Jacobi Fields, Conjugate Points

Abstract

Let us go back to the action principle as realized by Jacobi, i.e., time is eliminated, so we are dealing with the space trajectory of a particle. In particular, we want to investigate the conditions under which a path is a minimum of the action and those under which it is merely an extremum. For illustrative purposes we consider a particle in two-dimensional real space. If we parametrize the path between points P and Q by \(\vartheta\), then Jacobi’s principle states:

$$\displaystyle{ \delta \int _{\vartheta _{1}\stackrel{\hat{\ }}{=}P}^{\vartheta _{2}\stackrel{\hat{\ }}{=}Q}d\vartheta \sqrt{H - V (q_{ 1},q_{2})}\;\sqrt{\sum _{i,j=1 }^{2 }m_{ij } (q_{k } )\frac{dq_{i } } {d\vartheta } \,\frac{dq_{j}} {d\vartheta }} = 0\;. }$$

(5.1)

To save space let us simply write \(g(q_{1},q_{2}, \frac{dq_{1}} {d\vartheta }, \frac{dq_{2}} {d\vartheta } )\) for the integrand.
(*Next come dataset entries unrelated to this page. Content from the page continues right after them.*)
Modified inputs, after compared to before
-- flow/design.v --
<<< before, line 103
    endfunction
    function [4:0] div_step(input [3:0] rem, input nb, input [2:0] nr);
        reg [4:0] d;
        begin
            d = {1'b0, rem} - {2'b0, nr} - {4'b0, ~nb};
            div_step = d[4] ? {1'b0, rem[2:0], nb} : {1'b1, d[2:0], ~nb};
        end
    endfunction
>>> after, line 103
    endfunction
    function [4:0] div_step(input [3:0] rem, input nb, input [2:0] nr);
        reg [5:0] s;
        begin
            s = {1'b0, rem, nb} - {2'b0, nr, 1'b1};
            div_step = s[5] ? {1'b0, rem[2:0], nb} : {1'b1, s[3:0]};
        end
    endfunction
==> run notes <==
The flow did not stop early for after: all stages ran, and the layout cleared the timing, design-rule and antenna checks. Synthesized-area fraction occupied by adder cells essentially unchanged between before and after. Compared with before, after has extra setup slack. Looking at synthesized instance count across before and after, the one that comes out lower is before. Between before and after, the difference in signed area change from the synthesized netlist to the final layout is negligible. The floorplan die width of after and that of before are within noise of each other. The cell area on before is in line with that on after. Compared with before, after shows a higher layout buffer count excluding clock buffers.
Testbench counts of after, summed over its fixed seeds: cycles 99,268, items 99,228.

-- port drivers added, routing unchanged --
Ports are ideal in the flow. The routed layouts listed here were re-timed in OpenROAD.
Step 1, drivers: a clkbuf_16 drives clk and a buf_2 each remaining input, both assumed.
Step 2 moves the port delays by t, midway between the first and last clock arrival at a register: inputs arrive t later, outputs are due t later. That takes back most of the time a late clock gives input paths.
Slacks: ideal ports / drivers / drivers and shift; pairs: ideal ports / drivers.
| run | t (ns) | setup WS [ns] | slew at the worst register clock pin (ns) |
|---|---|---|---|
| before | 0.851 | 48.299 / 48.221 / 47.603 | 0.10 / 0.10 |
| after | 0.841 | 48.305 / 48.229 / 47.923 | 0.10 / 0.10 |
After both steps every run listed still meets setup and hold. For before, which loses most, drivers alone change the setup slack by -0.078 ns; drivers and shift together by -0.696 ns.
What follows belongs to an exercise in optimizing a design on an open flow for small area, a short achievable clock period and few clock cycles per item; a production flow would make more cautious choices. RTL that was checked went through simulation tests only; none was proved equivalent to the original. Only the layout flow was run in run 1; the RTL was not checked for function there. Power is estimated from default activity; no workload was simulated.

$ cat flow/flow/run.sh
#!/bin/bash
# Standard ORFS layout (standard.sh), with two changes made through make
# variables: timing repair aims at a setup slack margin well inside the
# clock period, and clock tree synthesis uses larger sink clusters and no
# dummy loads. make's full output goes to standard_make.log; each ORFS step
# keeps its own log under orfs/logs/.
set -euo pipefail
bash standard.sh SETUP_SLACK_MARGIN=8.3 TNS_END_PERCENT=100 \
  "CTS_ARGS=-sink_clustering_enable -repair_clock_nets -dont_use_dummy_load -sink_clustering_size 22 -sink_clustering_max_diameter 100" \
  finish > standard_make.log 2>&1
$ cat flow/standard.sh
#!/bin/bash
# synth_recipe.tcl (not shown) runs the flow's synth.tcl, then flattens the netlist and writes it again
# the make line also repeats each setting of config.mk as NAME=value (left out here)
make -C /OpenROAD-flow-scripts/flow DESIGN_CONFIG=/design/flow/config.mk WORK_HOME=/design/flow/orfs CLKGATE_MAP_FILE= SYNTH_SCRIPT=/design/flow/synth_recipe.tcl "${@:-finish}"
$ cat flow/config.mk
export PLATFORM = sky130hd
export DESIGN_NAME = comb_mgr
export DESIGN_NICKNAME = comb_mgr
export VERILOG_FILES = /design/flow/design.v
export SDC_FILE = /design/flow/constraint.sdc
export NUM_CORES = 4
export LEC_CHECK = 0
export ABC_CLOCK_PERIOD_IN_PS = 3500
export CAP_MARGIN = 20
export CORE_MARGIN = 2
export CORE_UTILIZATION = 40
export SLEW_MARGIN = 20
$ cat flow/constraint.sdc
create_clock -name core_clock -period 12.0 [get_ports {clk}]
set_input_delay 2.4000 -clock core_clock [delete_from_list [all_inputs] [get_ports {clk}]]
set_output_delay 2.4000 -clock core_clock [all_outputs]
set_load 0.01 [all_outputs]
Context: an optimization exercise on an open-source flow, tuned for small area. The choices shown serve that exercise and are no tape-out recipe. In this exercise RTL edits were held to simulation tests only and were not proved equivalent to the original.

==> flow/design.v (outline; a module is shown in full before it is edited, if it fits) <==
// module dpll_loop_filter: 2039 lines
// module lf_fa: 4 lines
// module lf_ha: 4 lines
module dpll_loop_filter (
    input  wire               clk,
    input  wire               rst,
    input  wire               start,
    input  wire               preset,
    input  wire signed [31:0] e_loop,
    input  wire               frozen,
    input  wire        [4:0]  bw_code,
    input  wire        [2:0]  damp,
    input  wire               type3,
    input  wire        [9:0]  lim_ppm,
    input  wire signed [47:0] preset_fcw,
    output reg                done,
    output wire signed [47:0] fcw,
    output reg                clamp
);
  // ...
==> flow/flow/run.sh <==
#!/bin/bash
# Own flow: the standard layout (standard.sh), with every input and output
# port buffered by sky130_fd_sc_hd__buf_1 instead of the delay buffer
# clkdlybuf4s50_1 that buffer_ports picks by default, and clock tree synthesis
# without dummy loads.  The tool output goes to log_standard.txt in this folder.
set -euo pipefail
export BUFFER_PORTS_ARGS="-buffer_cell sky130_fd_sc_hd__buf_1"
export CTS_ARGS="-sink_clustering_enable -repair_clock_nets -sink_clustering_size 12 -sink_clustering_max_diameter 80 -buf_list sky130_fd_sc_hd__clkbuf_8 -dont_use_dummy_load"
bash standard.sh > log_standard.txt 2>&1
==> flow/standard.sh <==
#!/bin/bash
# synth_recipe.tcl (not shown) runs the flow's synth.tcl, then flattens the netlist and writes it again
# the make line also repeats each setting of config.mk as NAME=value (left out here)
make -C /OpenROAD-flow-scripts/flow DESIGN_CONFIG=/design/flow/config.mk WORK_HOME=/design/flow/orfs CLKGATE_MAP_FILE= SYNTH_SCRIPT=/design/flow/synth_recipe.tcl "${@:-finish}"
==> flow/config.mk <==
export PLATFORM = sky130hd
export DESIGN_NAME = dpll_loop_filter
export DESIGN_NICKNAME = dpll_loop_filter
export VERILOG_FILES = /design/flow/design.v
export SDC_FILE = /design/flow/constraint.sdc
export NUM_CORES = 4
export LEC_CHECK = 0
export ABC_AREA = 1
export CAP_MARGIN = 20
export CORE_MARGIN = 2
export CORE_UTILIZATION = 40
export CTS_BUF_LIST = sky130_fd_sc_hd__clkbuf_8
export CTS_CLUSTER_DIAMETER = 80
export CTS_CLUSTER_SIZE = 12
export PLACE_DENSITY = 0.75
export SLEW_MARGIN = 20
export SYNTH_HIERARCHICAL = 1
export SYNTH_MEMORY_MAX_BITS = 131072
export SYNTH_MINIMUM_KEEP_SIZE = 0
==> flow/constraint.sdc <==
create_clock -name core_clock -period 40.0 [get_ports {clk}]
set_input_delay 8.0000 -clock core_clock [delete_from_list [all_inputs] [get_ports {clk}]]
set_output_delay 8.0000 -clock core_clock [all_outputs]
set_load 0.01 [all_outputs]
==> flow_metrics.tcl, run 1 <==
set metrics [dict create \
    hold_viol_final 0 \
    dieHeight_um 321 \
    synth_ff_type "dfxtp_1" \
    post-cts-setup-buffers 0 \
    placed_area_um2 41600 \
    rsz0062_at_grt "no" \
    grt_max_degree 96 \
    met1_usage_pct 41.9 \
    fin_ws_ns 4.15 \
    period_share_pct 89.6 \
    slew_headroom_pct 25.9 \
    grtUsageMet2_pct 51.7 \
    setup_violations 0 \
    ys_types 80 \
    cp-start-kind "primary input" \
    slowest_delay_ns 0.98 \
    wl_per_cell_um 24.4 \
    avgSynthCellArea_um2 6.82 \
    clk-insertion-delay-late_ns 0.62 \
    crit_family "adder cells" \
    worst_pin_slew_ns 1.11 \
    cts_resized 0 \
    outcome "complete, no violations" \
    hpwl_um 132000 \
    final_util_pct 42.0 \
    critPathKind "primary input to flip-flop" \
    first_pass_iters 9 \
    worst-path-buf-inv 18 \
    top_usage_layer "met2" \
    buffer_area_share_pct 3.07 \
    hp-class "flip-flop to flip-flop" \
    top_layer "met5" \
    synth_top_area_share_pct 20.5 \
    clock.fmax_mhz 27.9 \
    r2r_cells 121 \
    grt.overflow.total 0 \
    grt_pass1_vias 41300 \
    synth-edff-count 9 \
]
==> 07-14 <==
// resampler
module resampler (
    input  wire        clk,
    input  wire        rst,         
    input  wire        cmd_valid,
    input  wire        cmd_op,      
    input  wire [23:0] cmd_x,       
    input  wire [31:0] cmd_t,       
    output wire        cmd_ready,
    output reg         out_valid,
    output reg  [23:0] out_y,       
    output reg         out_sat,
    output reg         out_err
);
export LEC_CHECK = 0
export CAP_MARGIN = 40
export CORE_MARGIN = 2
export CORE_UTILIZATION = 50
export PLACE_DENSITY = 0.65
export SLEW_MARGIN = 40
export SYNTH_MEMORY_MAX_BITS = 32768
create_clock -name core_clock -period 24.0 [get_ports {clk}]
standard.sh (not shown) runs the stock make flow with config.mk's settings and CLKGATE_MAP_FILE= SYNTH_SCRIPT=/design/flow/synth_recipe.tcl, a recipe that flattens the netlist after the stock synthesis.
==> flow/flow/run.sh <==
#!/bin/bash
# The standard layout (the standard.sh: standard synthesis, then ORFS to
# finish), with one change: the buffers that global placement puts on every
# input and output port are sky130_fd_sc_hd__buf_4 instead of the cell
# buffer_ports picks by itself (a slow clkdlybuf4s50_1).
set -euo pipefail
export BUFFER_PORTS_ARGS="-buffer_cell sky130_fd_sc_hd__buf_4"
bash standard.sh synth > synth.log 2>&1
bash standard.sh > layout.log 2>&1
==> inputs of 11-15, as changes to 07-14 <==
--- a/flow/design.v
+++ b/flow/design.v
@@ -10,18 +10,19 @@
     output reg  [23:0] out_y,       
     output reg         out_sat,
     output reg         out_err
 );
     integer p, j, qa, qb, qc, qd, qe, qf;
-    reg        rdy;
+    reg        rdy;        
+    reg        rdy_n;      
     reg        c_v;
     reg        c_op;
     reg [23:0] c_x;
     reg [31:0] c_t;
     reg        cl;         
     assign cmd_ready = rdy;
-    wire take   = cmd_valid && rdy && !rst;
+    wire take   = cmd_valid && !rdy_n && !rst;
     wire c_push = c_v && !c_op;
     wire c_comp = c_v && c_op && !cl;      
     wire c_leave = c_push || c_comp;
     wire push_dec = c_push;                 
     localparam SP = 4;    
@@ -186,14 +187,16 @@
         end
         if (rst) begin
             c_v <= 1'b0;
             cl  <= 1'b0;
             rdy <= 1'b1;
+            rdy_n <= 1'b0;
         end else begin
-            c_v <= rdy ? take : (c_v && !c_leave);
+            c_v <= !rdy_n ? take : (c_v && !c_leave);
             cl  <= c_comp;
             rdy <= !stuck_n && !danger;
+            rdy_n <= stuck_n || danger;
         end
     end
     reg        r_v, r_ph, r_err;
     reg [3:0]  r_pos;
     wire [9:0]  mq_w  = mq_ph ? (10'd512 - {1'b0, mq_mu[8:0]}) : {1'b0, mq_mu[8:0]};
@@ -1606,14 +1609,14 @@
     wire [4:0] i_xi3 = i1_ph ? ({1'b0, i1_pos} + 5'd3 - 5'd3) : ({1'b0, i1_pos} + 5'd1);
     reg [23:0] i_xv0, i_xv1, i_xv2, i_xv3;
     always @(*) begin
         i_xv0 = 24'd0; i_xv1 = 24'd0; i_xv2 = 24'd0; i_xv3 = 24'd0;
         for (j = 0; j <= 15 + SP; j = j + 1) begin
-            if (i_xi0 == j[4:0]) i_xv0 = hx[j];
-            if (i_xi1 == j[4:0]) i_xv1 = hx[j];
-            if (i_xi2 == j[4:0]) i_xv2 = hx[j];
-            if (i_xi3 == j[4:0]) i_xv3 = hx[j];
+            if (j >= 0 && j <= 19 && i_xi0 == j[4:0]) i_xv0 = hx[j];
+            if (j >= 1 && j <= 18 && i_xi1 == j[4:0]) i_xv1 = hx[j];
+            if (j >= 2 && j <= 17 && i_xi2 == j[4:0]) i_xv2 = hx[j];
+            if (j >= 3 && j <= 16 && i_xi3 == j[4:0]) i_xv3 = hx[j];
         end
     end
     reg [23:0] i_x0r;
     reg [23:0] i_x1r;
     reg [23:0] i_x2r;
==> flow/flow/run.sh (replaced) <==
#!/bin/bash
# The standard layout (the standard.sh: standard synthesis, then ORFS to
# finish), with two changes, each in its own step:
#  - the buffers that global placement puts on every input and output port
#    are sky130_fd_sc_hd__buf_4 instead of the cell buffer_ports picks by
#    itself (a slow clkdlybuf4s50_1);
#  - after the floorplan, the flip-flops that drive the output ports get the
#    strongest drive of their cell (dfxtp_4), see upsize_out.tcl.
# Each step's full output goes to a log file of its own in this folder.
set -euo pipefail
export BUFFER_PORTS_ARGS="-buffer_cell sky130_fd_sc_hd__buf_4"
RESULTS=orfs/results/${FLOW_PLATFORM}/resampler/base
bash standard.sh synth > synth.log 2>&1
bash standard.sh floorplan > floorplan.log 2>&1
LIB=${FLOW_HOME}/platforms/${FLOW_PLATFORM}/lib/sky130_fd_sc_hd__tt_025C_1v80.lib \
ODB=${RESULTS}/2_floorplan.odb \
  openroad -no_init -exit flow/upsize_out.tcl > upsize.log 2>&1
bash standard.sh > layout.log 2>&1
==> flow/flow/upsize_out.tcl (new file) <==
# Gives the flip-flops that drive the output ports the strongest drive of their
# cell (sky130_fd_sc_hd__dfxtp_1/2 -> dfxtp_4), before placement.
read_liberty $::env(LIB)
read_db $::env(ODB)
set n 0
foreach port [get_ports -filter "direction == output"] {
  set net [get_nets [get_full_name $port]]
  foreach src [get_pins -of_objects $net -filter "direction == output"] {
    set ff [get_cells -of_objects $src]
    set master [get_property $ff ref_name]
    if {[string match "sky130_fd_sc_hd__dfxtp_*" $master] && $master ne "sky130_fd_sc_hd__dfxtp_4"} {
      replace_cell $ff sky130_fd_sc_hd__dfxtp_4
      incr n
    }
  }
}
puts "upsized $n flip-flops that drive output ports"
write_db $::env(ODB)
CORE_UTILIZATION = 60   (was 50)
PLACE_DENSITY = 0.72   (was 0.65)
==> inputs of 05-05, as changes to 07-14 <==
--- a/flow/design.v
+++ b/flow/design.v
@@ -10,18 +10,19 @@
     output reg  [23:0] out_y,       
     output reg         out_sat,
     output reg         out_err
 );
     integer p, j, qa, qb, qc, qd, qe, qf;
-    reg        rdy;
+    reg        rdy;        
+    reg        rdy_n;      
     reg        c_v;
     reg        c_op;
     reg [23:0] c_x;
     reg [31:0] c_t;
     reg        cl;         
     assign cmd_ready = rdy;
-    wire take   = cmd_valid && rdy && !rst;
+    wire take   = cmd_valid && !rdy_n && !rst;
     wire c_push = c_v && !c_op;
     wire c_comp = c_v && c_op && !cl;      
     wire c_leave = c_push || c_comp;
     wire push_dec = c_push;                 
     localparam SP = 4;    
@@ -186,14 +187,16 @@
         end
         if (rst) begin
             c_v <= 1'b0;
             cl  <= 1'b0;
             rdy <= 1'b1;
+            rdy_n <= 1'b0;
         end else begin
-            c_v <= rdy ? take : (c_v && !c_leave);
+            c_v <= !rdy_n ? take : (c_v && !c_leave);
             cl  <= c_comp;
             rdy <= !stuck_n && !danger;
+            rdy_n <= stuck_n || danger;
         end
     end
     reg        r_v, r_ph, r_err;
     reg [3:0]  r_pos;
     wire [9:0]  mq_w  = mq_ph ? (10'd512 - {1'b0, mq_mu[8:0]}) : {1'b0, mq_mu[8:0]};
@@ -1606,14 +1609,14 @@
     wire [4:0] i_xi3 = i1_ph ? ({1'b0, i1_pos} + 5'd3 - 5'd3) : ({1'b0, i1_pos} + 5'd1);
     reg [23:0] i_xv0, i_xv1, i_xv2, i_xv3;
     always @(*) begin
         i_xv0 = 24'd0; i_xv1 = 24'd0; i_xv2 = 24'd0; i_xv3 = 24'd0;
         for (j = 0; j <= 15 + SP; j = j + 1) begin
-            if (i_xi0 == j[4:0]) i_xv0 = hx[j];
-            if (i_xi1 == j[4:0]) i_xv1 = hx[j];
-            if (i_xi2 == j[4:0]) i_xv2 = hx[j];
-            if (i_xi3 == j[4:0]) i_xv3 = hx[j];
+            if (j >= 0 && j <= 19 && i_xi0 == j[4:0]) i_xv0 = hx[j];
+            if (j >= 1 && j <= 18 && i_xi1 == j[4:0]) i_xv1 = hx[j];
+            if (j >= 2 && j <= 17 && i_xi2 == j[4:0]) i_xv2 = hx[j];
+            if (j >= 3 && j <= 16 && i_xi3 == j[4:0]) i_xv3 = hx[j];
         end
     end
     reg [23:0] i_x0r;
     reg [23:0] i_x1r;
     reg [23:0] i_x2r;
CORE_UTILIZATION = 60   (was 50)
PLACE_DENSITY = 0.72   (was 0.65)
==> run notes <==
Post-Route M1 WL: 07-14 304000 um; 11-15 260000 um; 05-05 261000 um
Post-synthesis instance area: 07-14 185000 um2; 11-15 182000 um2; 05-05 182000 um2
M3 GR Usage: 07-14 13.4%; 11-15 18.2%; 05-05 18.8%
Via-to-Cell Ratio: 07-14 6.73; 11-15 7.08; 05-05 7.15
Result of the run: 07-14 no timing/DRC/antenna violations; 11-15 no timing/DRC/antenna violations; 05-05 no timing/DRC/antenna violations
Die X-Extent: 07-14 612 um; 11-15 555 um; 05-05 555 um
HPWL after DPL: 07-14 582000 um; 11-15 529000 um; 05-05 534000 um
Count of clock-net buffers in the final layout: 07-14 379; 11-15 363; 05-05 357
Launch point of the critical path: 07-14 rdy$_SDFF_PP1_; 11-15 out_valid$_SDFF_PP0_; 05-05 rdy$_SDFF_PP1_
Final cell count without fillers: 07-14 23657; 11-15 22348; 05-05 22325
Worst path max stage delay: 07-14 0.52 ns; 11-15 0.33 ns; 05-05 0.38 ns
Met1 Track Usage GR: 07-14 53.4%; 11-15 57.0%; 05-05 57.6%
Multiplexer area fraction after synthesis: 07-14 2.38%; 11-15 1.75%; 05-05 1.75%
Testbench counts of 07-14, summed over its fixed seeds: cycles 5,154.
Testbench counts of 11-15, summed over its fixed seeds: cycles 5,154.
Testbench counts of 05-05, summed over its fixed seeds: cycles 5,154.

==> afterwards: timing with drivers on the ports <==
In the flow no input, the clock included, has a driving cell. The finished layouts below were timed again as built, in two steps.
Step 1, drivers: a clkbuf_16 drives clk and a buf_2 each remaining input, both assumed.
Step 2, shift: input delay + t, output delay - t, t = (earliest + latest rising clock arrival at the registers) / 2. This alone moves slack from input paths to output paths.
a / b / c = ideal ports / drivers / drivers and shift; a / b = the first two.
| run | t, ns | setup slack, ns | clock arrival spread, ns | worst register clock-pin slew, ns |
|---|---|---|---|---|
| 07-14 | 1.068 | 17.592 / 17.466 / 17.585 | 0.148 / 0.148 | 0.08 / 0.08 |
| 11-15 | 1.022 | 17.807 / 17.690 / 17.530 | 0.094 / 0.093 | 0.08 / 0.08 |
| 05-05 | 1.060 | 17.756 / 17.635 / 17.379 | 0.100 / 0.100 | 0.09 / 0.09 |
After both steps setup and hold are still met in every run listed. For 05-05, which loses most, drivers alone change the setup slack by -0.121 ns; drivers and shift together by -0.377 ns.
Hence the action reads

$$\displaystyle{ S\{[q_{1},q_{2}];\vartheta _{1},\vartheta _{2}\} =\int _{ \vartheta _{1}}^{\vartheta _{2} }d\vartheta \;g\left (q_{1}(\vartheta ),q_{2}(\vartheta ); \frac{dq_{1}} {d\vartheta }, \frac{dq_{2}} {d\vartheta } \right )\;. }$$

(5.2)

For our further discussion it would be very convenient to choose one coordinate, e.g., q ₁ instead of \(\vartheta\), to parametrize the path: \(q_{2}(q_{1})\) with \(q_{1}^{(1)} \leq q_{1} \leq q_{1}^{(2)}\).